Time and again filmmakers have taken big leaps of faith in casting totally new faces, with All We Imagine As Light (2024) being the latest example. Why? Maybe, in the first place, the filmmaker couldn’t rope in a producer with pockets deep enough to accommodate saleable stars. But then it works out fine because, shorn of box-office magnets, these ventures totally become the directors’ films.
No getting swayed by demands like that in the song Zindagi kaisi hai paheli from Anand (1971), which the hero Rajesh Khanna insisted be picturised on him as against the original idea of it playing in the background. Or whims with make-up like Urmila Matondkar’s reluctance to dispense with her contact lenses even while playing a jail inmate convicted of drug and gunrunning charges in Ek Hasina Thi (2001).
No ‘hero images’ to contend with either. In one of the scenes in AWIAL, Kani Kusruti is shown squatting in the bushes passing urine while one of Divya Prabha’s bare breasts is exposed in another scene. No commercially established heroine would have agreed to these. But with new or lesser-known actors, Payal Kapadia found the freedom to tell the story exactly the way she had imagined it.
Low-budget ventures bind the unit together with that ‘garage-startup’ type camaraderie that is the dream environment for the startup’s CEO (director, in this case). The cast and crew become like family, huddled into cramped accommodations, laughing the discomfort away. With commercial expectations of the end output being low anyway, the film’s critical appraisal and nominations in film festivals become the unit’s Big Win and every member’s focus sharpens to doing the very best they can. A stardust-free cast also means that shooting can be wrapped up in a month without having to play Rubik’s cube with dates.

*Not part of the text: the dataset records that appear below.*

===== src/rtl/core/rgbyc_pkg.sv =====
// Shared types, register codes and Q16 contribution tables for the RGB to YCbCr converter.
package rgbyc_pkg;

    localparam int PIX_W      = 8;
    localparam int LUT_W      = 27;
    localparam int Q16_SHIFT  = 16;
    localparam int CFG_IDX_W  = 1;
    localparam int CFG_DATA_W = 2;

    typedef enum logic [CFG_IDX_W-1:0] {
        REG_COLORIMETRY   = 1'b0,
        REG_SAMPLING_MODE = 1'b1
    } t_reg_idx;

    typedef enum logic [1:0] {
        COL_BT709  = 2'd0,
        COL_BT2020 = 2'd1,
        COL_BT2100 = 2'd2,
        COL_DCIP3  = 2'd3
    } t_colorimetry;

    typedef enum logic {
        MODE_422 = 1'b0,
        MODE_444 = 1'b1
    } t_sampling;

    typedef logic signed [LUT_W-1:0] t_q16;
    typedef t_q16 [255:0] t_lut;

    typedef struct packed {
        logic [PIX_W-1:0] red;
        logic [PIX_W-1:0] green;
        logic [PIX_W-1:0] blue;
    } t_pixel;

    typedef struct packed {
        logic valid;
        logic pair;
    } t_stage_ctl;

    typedef struct packed {
        t_q16 y;
        t_q16 cb;
        t_q16 cr;
    } t_terms;

    // Luma weights in units of 1/10000
    localparam longint KR709  = 2126;
    localparam longint KB709  = 722;
    localparam longint KG709  = 10000 - KR709 - KB709;
    localparam longint KR2020 = 2627;
    localparam longint KB2020 = 593;
    localparam longint KG2020 = 10000 - KR2020 - KB2020;

    localparam longint SC_Y = 876 * 65536;
    localparam longint SC_C = 448 * 65536;

    localparam longint DEN_Y      = 10000 * 255;
    localparam longint DEN_HALF   = 2 * 255;
    localparam longint DEN_CB709  = 2 * (10000 - KB709) * 255;
    localparam longint DEN_CB2020 = 2 * (10000 - KB2020) * 255;
    localparam longint DEN_CR709  = 2 * (10000 - KR709) * 255;
    localparam longint DEN_CR2020 = 2 * (10000 - KR2020) * 255;

    typedef enum logic [3:0] {
        ID_Y_R709,
        ID_Y_G709,
        ID_Y_B709,
        ID_Y_R2020,
        ID_Y_G2020,
        ID_Y_B2020,
        ID_CB_R709,
        ID_CB_G709,
        ID_CB_R2020,
        ID_CB_G2020,
        ID_HALF,
        ID_CR_G709,
        ID_CR_B709,
        ID_CR_G2020,
        ID_CR_B2020
    } t_lut_id;

    // Round half up for positive and negative terms alike (ties toward plus infinity)
    function automatic t_q16 lut_entry(t_lut_id id, longint v);
        longint e;
        unique case (id)
            ID_Y_R709:   e = (2 * KR709 * SC_Y * v + DEN_Y) / (2 * DEN_Y);
            ID_Y_G709:   e = (2 * KG709 * SC_Y * v + DEN_Y) / (2 * DEN_Y);
            ID_Y_B709:   e = (2 * KB709 * SC_Y * v + DEN_Y) / (2 * DEN_Y);
            ID_Y_R2020:  e = (2 * KR2020 * SC_Y * v + DEN_Y) / (2 * DEN_Y);
            ID_Y_G2020:  e = (2 * KG2020 * SC_Y * v + DEN_Y) / (2 * DEN_Y);
            ID_Y_B2020:  e = (2 * KB2020 * SC_Y * v + DEN_Y) / (2 * DEN_Y);
            ID_CB_R709:  e = -((2 * KR709 * SC_C * v + DEN_CB709 - 1) / (2 * DEN_CB709));
            ID_CB_G709:  e = -((2 * KG709 * SC_C * v + DEN_CB709 - 1) / (2 * DEN_CB709));
            ID_CB_R2020: e = -((2 * KR2020 * SC_C * v + DEN_CB2020 - 1) / (2 * DEN_CB2020));
            ID_CB_G2020: e = -((2 * KG2020 * SC_C * v + DEN_CB2020 - 1) / (2 * DEN_CB2020));
            ID_HALF:     e = (2 * SC_C * v + DEN_HALF) / (2 * DEN_HALF);
            ID_CR_G709:  e = -((2 * KG709 * SC_C * v + DEN_CR709 - 1) / (2 * DEN_CR709));
            ID_CR_B709:  e = -((2 * KB709 * SC_C * v + DEN_CR709 - 1) / (2 * DEN_CR709));
            ID_CR_G2020: e = -((2 * KG2020 * SC_C * v + DEN_CR2020 - 1) / (2 * DEN_CR2020));
            ID_CR_B2020: e = -((2 * KB2020 * SC_C * v + DEN_CR2020 - 1) / (2 * DEN_CR2020));
            default:     e = 0;
        endcase
        return LUT_W'(e);
    endfunction

    function automatic t_lut build_lut(t_lut_id id);
        t_lut lut;
        for (int v = 0; v < 256; v++) begin
            lut[v] = lut_entry(id, longint'(v));
        end
        return lut;
    endfunction

    localparam t_lut LUT_Y_R709   = build_lut(ID_Y_R709);
    localparam t_lut LUT_Y_G709   = build_lut(ID_Y_G709);
    localparam t_lut LUT_Y_B709   = build_lut(ID_Y_B709);
    localparam t_lut LUT_Y_R2020  = build_lut(ID_Y_R2020);
    localparam t_lut LUT_Y_G2020  = build_lut(ID_Y_G2020);
    localparam t_lut LUT_Y_B2020  = build_lut(ID_Y_B2020);
    localparam t_lut LUT_CB_R709  = build_lut(ID_CB_R709);
    localparam t_lut LUT_CB_G709  = build_lut(ID_CB_G709);
    localparam t_lut LUT_CB_R2020 = build_lut(ID_CB_R2020);
    localparam t_lut LUT_CB_G2020 = build_lut(ID_CB_G2020);
    localparam t_lut LUT_HALF     = build_lut(ID_HALF);
    localparam t_lut LUT_CR_G709  = build_lut(ID_CR_G709);
    localparam t_lut LUT_CR_B709  = build_lut(ID_CR_B709);
    localparam t_lut LUT_CR_G2020 = build_lut(ID_CR_G2020);
    localparam t_lut LUT_CR_B2020 = build_lut(ID_CR_B2020);

endpackage


===== src/rtl/core/rgbyc_output_stage.sv =====
// Pair averaging, rounding, offset and clamp, and the result register.
module rgbyc_output_stage import rgbyc_pkg::*; (
    input  logic             i_clk,
    input  logic             i_rst_n,
    input  t_stage_ctl       i_ctl,
    input  t_terms           i_first,
    input  t_terms           i_second,
    input  logic             i_ready,
    output logic             o_advance,
    output logic             o_valid,
    output logic [PIX_W-1:0] o_luma_first,
    output logic [PIX_W-1:0] o_luma_second,
    output logic [PIX_W-1:0] o_chroma_blue,
    output logic [PIX_W-1:0] o_chroma_red
);

    localparam t_q16 ROUND_HALF = t_q16'(32768);
    localparam logic signed [11:0] Y_OFF  = 12'sd64;
    localparam logic signed [11:0] C_OFF  = 12'sd512;
    localparam logic signed [11:0] LO_LIM = 12'sd64;
    localparam logic signed [11:0] Y_HI   = 12'sd940;
    localparam logic signed [11:0] C_HI   = 12'sd960;

    function automatic logic [PIX_W-1:0] finish(t_q16 x, logic signed [11:0] off,
                                                logic signed [11:0] hi);
        t_q16              rnd;
        logic signed [11:0] v;
        rnd = (x + ROUND_HALF) >>> Q16_SHIFT;
        v   = $signed(rnd[11:0]) + off;
        if (v < LO_LIM) v = LO_LIM;
        if (v > hi)     v = hi;
        return v[9:2];
    endfunction

    // truncate toward zero
    function automatic t_q16 half_trunc(t_q16 s);
        return s[LUT_W-1] ? ((s + t_q16'(1)) >>> 1) : (s >>> 1);
    endfunction

    logic             r_valid;
    logic [PIX_W-1:0] r_luma_first, r_luma_second, r_chroma_blue, r_chroma_red;
    logic [PIX_W-1:0] n_luma_first, n_luma_second, n_chroma_blue, n_chroma_red;
    t_q16             cb_sum, cr_sum;

    always_comb begin
        o_advance = !r_valid || i_ready;
        // a single pixel is doubled so that halving returns it unchanged
        cb_sum = i_first.cb + (i_ctl.pair ? i_second.cb : i_first.cb);
        cr_sum = i_first.cr + (i_ctl.pair ? i_second.cr : i_first.cr);

        n_luma_first  = finish(i_first.y, Y_OFF, Y_HI);
        n_luma_second = i_ctl.pair ? finish(i_second.y, Y_OFF, Y_HI) : '0;
        n_chroma_blue = finish(half_trunc(cb_sum), C_OFF, C_HI);
        n_chroma_red  = finish(half_trunc(cr_sum), C_OFF, C_HI);
    end

    always_ff @(posedge i_clk) begin
        if (!i_rst_n) begin
            r_valid <= 1'b0;
        end else if (o_advance) begin
            r_valid <= i_ctl.valid;
        end
    end

    always_ff @(posedge i_clk) begin
        if (o_advance && i_ctl.valid) begin
            r_luma_first  <= n_luma_first;
            r_luma_second <= n_luma_second;
            r_chroma_blue <= n_chroma_blue;
            r_chroma_red  <= n_chroma_red;
        end
    end

    assign o_valid       = r_valid;
    assign o_luma_first  = r_luma_first;
    assign o_luma_second = r_luma_second;
    assign o_chroma_blue = r_chroma_blue;
    assign o_chroma_red  = r_chroma_red;

endmodule


===== config.mk =====
export PLATFORM = sky130hd
export DESIGN_NAME = rgbyc_output_stage
export DESIGN_NICKNAME = d
export VERILOG_FILES = /design/src/rtl/core/rgbyc_pkg.sv /design/src/rtl/core/rgbyc_output_stage.sv
export SDC_FILE = /design/constraint.sdc
export NUM_CORES = 1
export LEC_CHECK = 0
export BUFFER_PORTS_ARGS = -buffer_cell sky130_fd_sc_hd__buf_2
export CORE_MARGIN = 10
export CORE_UTILIZATION = 56
export CTS_CLUSTER_DIAMETER = 30
export DETAILED_ROUTE_END_ITERATION = 16
export GPL_TIMING_DRIVEN = 0
export PLACE_DENSITY = 0.84
export SYNTH_ARGS = -nofsm -noshare
export SYNTH_HDL_FRONTEND = slang
export SYNTH_SLANG_ARGS = --single-unit

===== constraint.sdc =====
create_clock -name i_clk -period 9.2 [get_ports i_clk]
set_clock_uncertainty 0.1 [all_clocks]
set_input_delay 0.46 -clock i_clk [delete_from_list [all_inputs] [get_ports i_clk]]
set_output_delay 0.46 -clock i_clk [all_outputs]
set_load 0.01 [all_outputs]

==> qor_table.md, run 1 <==
| Item | Value |
| --- | --- |
| Synthesized-area fraction occupied by ao, oa, aoi and oai cells | 28.43% |
| Number of antenna violations at the first check in global routing | 1 |
| Run status | completed |
| Worst hold margin | 0.3410 ns |
| Netlist area before placement | 7790 um^2 |
| Number of nets in the synthesized netlist | 1251 |
| Synthesized-area fraction occupied by adder cells | 11.40% |
| Commonest cells after routing, fill and taps aside | 185 x buf_2, 85 x nand2_1, 77 x nor2_1, 67 x ha_1, 66 x a21oi_1 |
| Worst Path Class, Setup | primary input to register |
| Final Hold Fails | 0 |
| Critical path data arrival time | 8.19 ns |
| Routed via count | 8613 |
| Cell type of the slowest stage on the worst timing path | o21ai_0 |
| Via-to-Cell Ratio | 6.282 |
| Clock tree from TritonCTS | done |
| Depth of the worst hold-timing path | 2 |
| Combinational family with the most area after synthesis | compound AO/OA/AOI/OAI gates |
| Vias in the first global route | 8047 |
| Total length of routed wires | 23060 um |
| Wire length of the first global-routing pass | 37400 um |
| Global placer's final weighted congestion | 0.9721 |
| Max FO, Critical Path | 10 |
| Final Slew Violations | 0 |
| Flop and latch count out of synthesis | 33 |
| Clock-pin slew of the registers on the worst-case setup and hold paths | 0.05 ns |
| Overall die area | 19030 um^2 |
| Area taken by flip-flops and latches | 980.9 um^2 |
| Maximum number of pins on one net before global-route repair | 33 |
| Kind of cell adding the most delay to the critical path | compound AO/OA/AOI/OAI gates |
| Fraction of layout instances using a drive strength above 1 | 23.36% |
| Rel. slew slack | 43.31% |
| Number of cell instances on the worst register-to-register path | 2 |
| Setup violations, final | 0 |
| Number of library cell types mapped by synthesis | 92 |
| Number of flops mapped to enable cells by yosys | 32 |
| Depth of the CTS H-tree | 2 |
| Cell depth of the worst setup path | 26 |
| Count of nets left with antenna violations after detail routing | 0 |
| Multiplexer fraction of the synthesized cell area | 9.187% |
| Buffer levels on the longest clock path | 2 |
| Quantity of I/O buffers inserted on ports | 167 |
| Setup crit start kind | primary input |
| Number of inserted filler cells in the final layout | 1244 |
| Flop-to-flop setup slack | 7.68 ns |
| Worst ir drop on vdd | 0.00007176 V |
| Seq/Total Area, Yosys | 12.59% |
| Fmax | 0.1211 GHz |
| Cts hold-fix bufs | 0 |
| Number of I/O pins | 201 |
| Post-layout min period | 8.258 ns |
| Critical Path Most Common Cell | ha_1 |
| Yosys warnings | 0 |
| Leak pwr | 3.769 nW |
| XOR/XNOR Fraction of Synth Area | 7.533% |
| Most common cell after layout, fill and taps aside | buf_2 |
| Total negative slack for setup checks | 0 ns |
| Std-Cell Core Area | 13770 um^2 |
| Max_cap viols | 0 |
| Post-synthesis simple-gate area fraction | 26.50% |
| Ratio of total power to cell area | 128.3 nW/um^2 |
| Worst endpoint required time | 9.13 ns |
| Total clock buffers created by CTS | 5 |
| Resized Gates After CTS | 0 |
| RR Startpoint | o_valid |
| Async set-or-reset flop fraction in the synthesized netlist | 0% |
| Die Height | 137.9 um |
| Period utilisation layout | 89.76% |
| Kind of path behind the tightest hold check | primary input to register |
| Least-Margin Pin Slew | 0.8433 ns |
| 1st-iter DRT viols | 717 |
| Delay of the slowest cell on the worst path | 0.67 ns |
| Start point of the worst min-delay path | i_rst_n |
| R2R Path End | o_luma_first[6] |
| Root Buffer Master | clkbuf_16 |
| Avg Synthesized Cell Area | 7.675 um^2 |
| Width of the die | 137.9 um |
| Gate count after technology mapping | 1015 |
| Post-layout nets | 1425 |
| Overflow left after global routing | 0 |
| Setup repair after global routing missed its margin | no |
| Multi-input combinational cell area | 6471 um^2 |
| Clock sink count | 33 |
| Std cell rows | 43 |
| Power Total | 0.001157 W |
| Drt wl/cell | 16.82 um |
| Starting density of the core | 56.56% |
| Total buffers and inverters traversed by the critical path | 5 |
| GRT Resource Usage Total | 23.07% |
| Number of iterations in the first detailed-routing pass | 6 |
| Dominant register cell in the synthesized netlist | edfxtp_1 |
| HPWL after detailed placement | 19290 um |
| Nature of the critical path endpoint | register |
| Worst Hold Endpoint | o_valid |
| Drt drc | 0 |
| Clock latency on the worst-skew pair | 0.28 ns |
| Buffer count from post-CTS setup fixing | 0 |
| Synth-to-Final Area Change | 15.76% |
per-layer routing:
metal,vias to the layer above,share of wire [%],global-route usage [%]
met5,-,0.052,0
met4,2,1.7,5.968
met3,30,7.5,3.116
met2,309,45,37.05
met1,3974,46,31.69
li1,4298,-,-
cells by family (layout without fill, tap and decap cells):
group	count (synthesis)	count (layout)
simple gates	384	384
compound gates	317	317
buf+inv	80	255
fa+ha+maj	70	70
xor+xnor	67	67
mux	64	64
flops	33	33
other cells	0	1
Yosys cell counts (all sizes together) (13+ instances only):
| master | number | share of area [%] |
|---|---|---|
| nand2 | 85 | 4.1 |
| nor2 | 77 | 3.7 |
| a21oi | 67 | 4.4 |
| ha | 67 | 11 |
| o21ai | 64 | 4.2 |
| mux2 | 57 | 8.3 |
| xnor2 | 47 | 5.3 |
| inv | 38 | 1.8 |
| nand3 | 38 | 2.4 |
| edfxtp | 32 | 12 |
| and3 | 25 | 2.0 |
| nor3 | 25 | 1.9 |
| a211oi | 22 | 2.2 |
| clkbuf | 22 | 1.1 |
| o211ai | 22 | 2.2 |
| buf | 20 | 1.4 |
| nand4 | 20 | 1.7 |
| xor2 | 20 | 2.2 |
| a21o | 19 | 1.8 |
| and2 | 17 | 1.4 |
| o21a | 16 | 1.5 |
| or3 | 14 | 1.2 |
| nor4 | 13 | 1.2 |
where the power goes:
| part | switching [W] | internal (W) | leakage, nW |
|---|---|---|---|
| logic | 0.000460 | 0.000305 | 3.37 |
| clock network | 0.0000599 | 0.000127 | 0.0785 |
| registers | 0.00000599 | 0.000199 | 0.321 |
| total | 0.000526 | 0.000631 | 3.77 |
area by class of cell:
type,instances,area share [%]
clock buffers,6,1.429
diodes,1,0.02775
well taps,180,2.498
inverters,38,1.582
clock inverters,2,0.3746
flip-flops and latches,33,10.88
plain buffers,42,2.178
repair buffers,167,9.269
multi-input cells,902,71.76
state kept, by name, summed over array words and instances, names as in the netlist:
| signal | cells |
|---|---|
| o_chroma_blue | 8 |
| o_luma_second | 8 |
| o_chroma_red | 8 |
| o_luma_first | 8 |
| o_valid | 1 |
worst reg2reg max path, delay by kind of cell (launching register included):
family,cells,cell delay (ns)
flip-flops,1,0.30
AND/OR/NAND/NOR,2,0.73
metrics by stage:
stage	instances	setup WS (ns)	util [%]	instance area, um^2
after floorplan	1015	2.476	-	7790
after global placement	1362	0.9023	64.26	8851
after detailed placement	1362	0.7909	64.26	8851
after CTS	1370	1.039	65.44	9014
after global routing	1370	0.4929	65.45	9015
final	1371	0.9422	65.47	9017
how the worst max path moves through the flow:
stage          startpoint  slack (ns)               end
2_1_floorplan    i_ctl[0]        2.48   o_chroma_red[2]
3_3_place_gp     i_ctl[0]        0.90  o_chroma_blue[1]
3_5_place_dp     i_ctl[0]        0.79  o_chroma_blue[1]
4_1_cts          i_ctl[0]        1.04  o_chroma_blue[1]
5_1_grt          i_ctl[0]        0.49  o_chroma_blue[1]
6_report         i_ctl[0]        0.94  o_chroma_blue[1]
(Power assumes the default switching activity.)
==> run 2, diff against run 1 <==
--- a/config.mk
+++ b/config.mk
@@ -6,12 +6,14 @@
 export NUM_CORES = 1
 export LEC_CHECK = 0
 export BUFFER_PORTS_ARGS = -buffer_cell sky130_fd_sc_hd__buf_2
+export CELL_PAD_IN_SITES_DETAIL_PLACEMENT = 1
+export CELL_PAD_IN_SITES_GLOBAL_PLACEMENT = 1
 export CORE_MARGIN = 10
-export CORE_UTILIZATION = 56
+export CORE_UTILIZATION = 40
 export CTS_CLUSTER_DIAMETER = 30
 export DETAILED_ROUTE_END_ITERATION = 16
 export GPL_TIMING_DRIVEN = 0
-export PLACE_DENSITY = 0.84
+export PLACE_DENSITY_LB_ADDON = 0.1
 export SYNTH_ARGS = -nofsm -noshare
 export SYNTH_HDL_FRONTEND = slang
 export SYNTH_SLANG_ARGS = --single-unit
==> qor_table.md, run 2 (synthesis gave the netlist of run 1 again) <==
| Item | Value |
| --- | --- |
| Run status | completed |
| Worst Hold Endpoint | o_valid |
| Buffer levels on the longest clock path | 2 |
| HPWL after detailed placement | 23570 um |
| Cts hold-fix bufs | 0 |
| Commonest cells after routing, fill and taps aside | 185 x buf_2, 85 x nand2_1, 77 x nor2_1, 67 x ha_1, 66 x a21oi_1 |
| Buffer count from post-CTS setup fixing | 0 |
| GRT Resource Usage Total | 20.76% |
| Drt drc | 0 |
| Rel. slew slack | 39.60% |
| Worst setup slack after placement | 0.8901 ns |
| Max_cap viols | 0 |
| Layout Utilization | 48.07% |
| Overall die area | 25460 um^2 |
| Fmax | 0.1241 GHz |
| Dpl cell area | 8951 um^2 |
| Starting density of the core | 41.10% |
| Critical path data arrival time | 8.00 ns |
| Flop-to-flop setup slack | 7.65 ns |
| RR Startpoint | o_valid |
| Count of nets left with antenna violations after detail routing | 0 |
| Period utilisation layout | 87.59% |
| Total buffers and inverters traversed by the critical path | 5 |
| Std-Cell Core Area | 18960 um^2 |
| Total length of routed wires | 27680 um |
| Cell type of the slowest stage on the worst timing path | o21ai_0 |
| Global placer's final weighted congestion | 0.9057 |
| Start point of the worst min-delay path | i_rst_n |
| Ratio of total power to cell area | 126.7 nW/um^2 |
| Overflow left after global routing | 0 |
| Number of iterations in the first detailed-routing pass | 5 |
| Vias in the first global route | 8969 |
| Delay of the slowest cell on the worst path | 0.66 ns |
| Maximum number of pins on one net before global-route repair | 33 |
| Width of the die | 159.6 um |
| Critical Path Most Common Cell | ha_1 |
| Wire length of the first global-routing pass | 45330 um |
| Kind of cell adding the most delay to the critical path | compound AO/OA/AOI/OAI gates |
| Total clock buffers created by CTS | 5 |
| Setup repair after global routing missed its margin | no |
| Final Slew Violations | 0 |
| Setup violations, final | 0 |
| Post-route standard cell area excluding fillers | 9112 um^2 |
| Setup crit start kind | primary input |
| Worst ir drop on vdd | 0.00006117 V |
| Number of I/O pins | 201 |
| Post-layout min period | 8.058 ns |
| Clock latency on the worst-skew pair | 0.28 ns |
| Fraction of layout instances using a drive strength above 1 | 23.36% |
| Std cell rows | 50 |
| 1st-iter DRT viols | 408 |
| Depth of the CTS H-tree | 2 |
| R2R Path End | o_chroma_red[2] |
| Die Height | 159.6 um |
| Root Buffer Master | clkbuf_16 |
| Max FO, Critical Path | 10 |
| Post-layout nets | 1425 |
| Cell depth of the worst setup path | 26 |
| Worst Path Class, Setup | primary input to register |
| Via-to-Cell Ratio | 5.950 |
| Depth of the worst hold-timing path | 2 |
| Worst endpoint required time | 9.14 ns |
| Number of antenna violations at the first check in global routing | 9 |
| Nature of the critical path endpoint | register |
| Routed via count | 8681 |
| Final Hold Fails | 0 |
| Minimum setup slack in the final design | 1.142 ns |
| Most common cell after layout, fill and taps aside | buf_2 |
| Number of cell instances on the worst register-to-register path | 2 |
| Kind of path behind the tightest hold check | primary input to register |
| Total negative slack for setup checks | 0 ns |
| Finished Layout Cells | 1459 |
| Count of placed standard cells including taps | 1442 |
| Clock sink count | 33 |
| Resized Gates After CTS | 0 |
| Quantity of I/O buffers inserted on ports | 167 |
| Drt wl/cell | 18.97 um |
| Leak pwr | 3.759 nW |
| Synth-to-Final Area Change | 16.98% |
| Least-Margin Pin Slew | 0.8985 ns |
| Clock-pin slew of the registers on the worst-case setup and hold paths | 0.06 ns |
| Clock tree from TritonCTS | done |
[run 2: cell types whose count changed in the layout (fill, tap and decap cells not counted)]
cell	change
diode_2	+8
bufinv_16	-1
clkbuf_1	+1
clkinv_1	-1
clkinv_2	+1
[run 2: area by class of cell]
| cell class | instances | area (um^2) |
|---|---|---|
| multi-input cells | 902 | 6471 |
| clock buffers | 7 | 132.6 |
| clock inverters | 1 | 5.005 |
| inverters | 38 | 142.6 |
| fillers | 2508 | 9843 |
| flip-flops and latches | 33 | 980.9 |
| diodes | 9 | 22.52 |
| repair buffers | 167 | 835.8 |
| well taps | 260 | 325.3 |
| plain buffers | 42 | 196.4 |
[run 2: metrics by stage]
step                power (W)  hold WS [ns]
finish               0.001155        0.3239
global route         0.001257        0.3290
CTS                  0.001153        0.3218
detailed placement  0.0009843        0.4352
global placement    0.0009641        0.4104
floorplan           0.0007615        0.4988
[run 2: where the power goes]
group | internal [W] | switching [W]
clock network | 0.000100 | 0.0000651
registers | 0.000199 | 0.00000577
logic | 0.000305 | 0.000480
total | 0.000604 | 0.000551
[run 2: metal layers]
| layer | GRT usage (%) | routed length [um] | vias up |
|---|---|---|---|
| li1 | - | - | 4288 |
| met1 | 24.15 | 11650 | 4227 |
| met2 | 38.60 | 14780 | 137 |
| met3 | 2.246 | 799 | 29 |
| met4 | 6.361 | 448 | 0 |
| met5 | 0 | 0 | - |
[run 2: worst register-to-register path, cell delays in order, from the launching register on]
cell and delay [ns]:
dfxtp_1 0.31, nand2b_1 0.10, and2_2 0.65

Films with fresh actors are also important for the industry to be able to show cinema as pure cinema. With no anticipation of fillers like a grinding item number, the audience is left to savour core cinematic aspects like camera angles, colour mix, screenplay and other technicalities. In AWIAL, Prabha, Anu and Parvaty are the smaller-than-life representations of millions of other migrants in Mumbai.
In the opening sequence, Kapadia’s strides around Mumbai by dusk with her camera may well have bumped into a different group of migrants altogether and their stories may have touched us just as sensitively. The end-of-day grimy sweat on Prabha’s tired face, Anu’s excited fidgeting ahead of her rendezvous with her boyfriend, the rains, the traffic, the nightly view of the highrises as seen through the low-income dwellings—dreams and hallucinations converge to inject one more shot of hope. And that hope acts as the wind in the sails.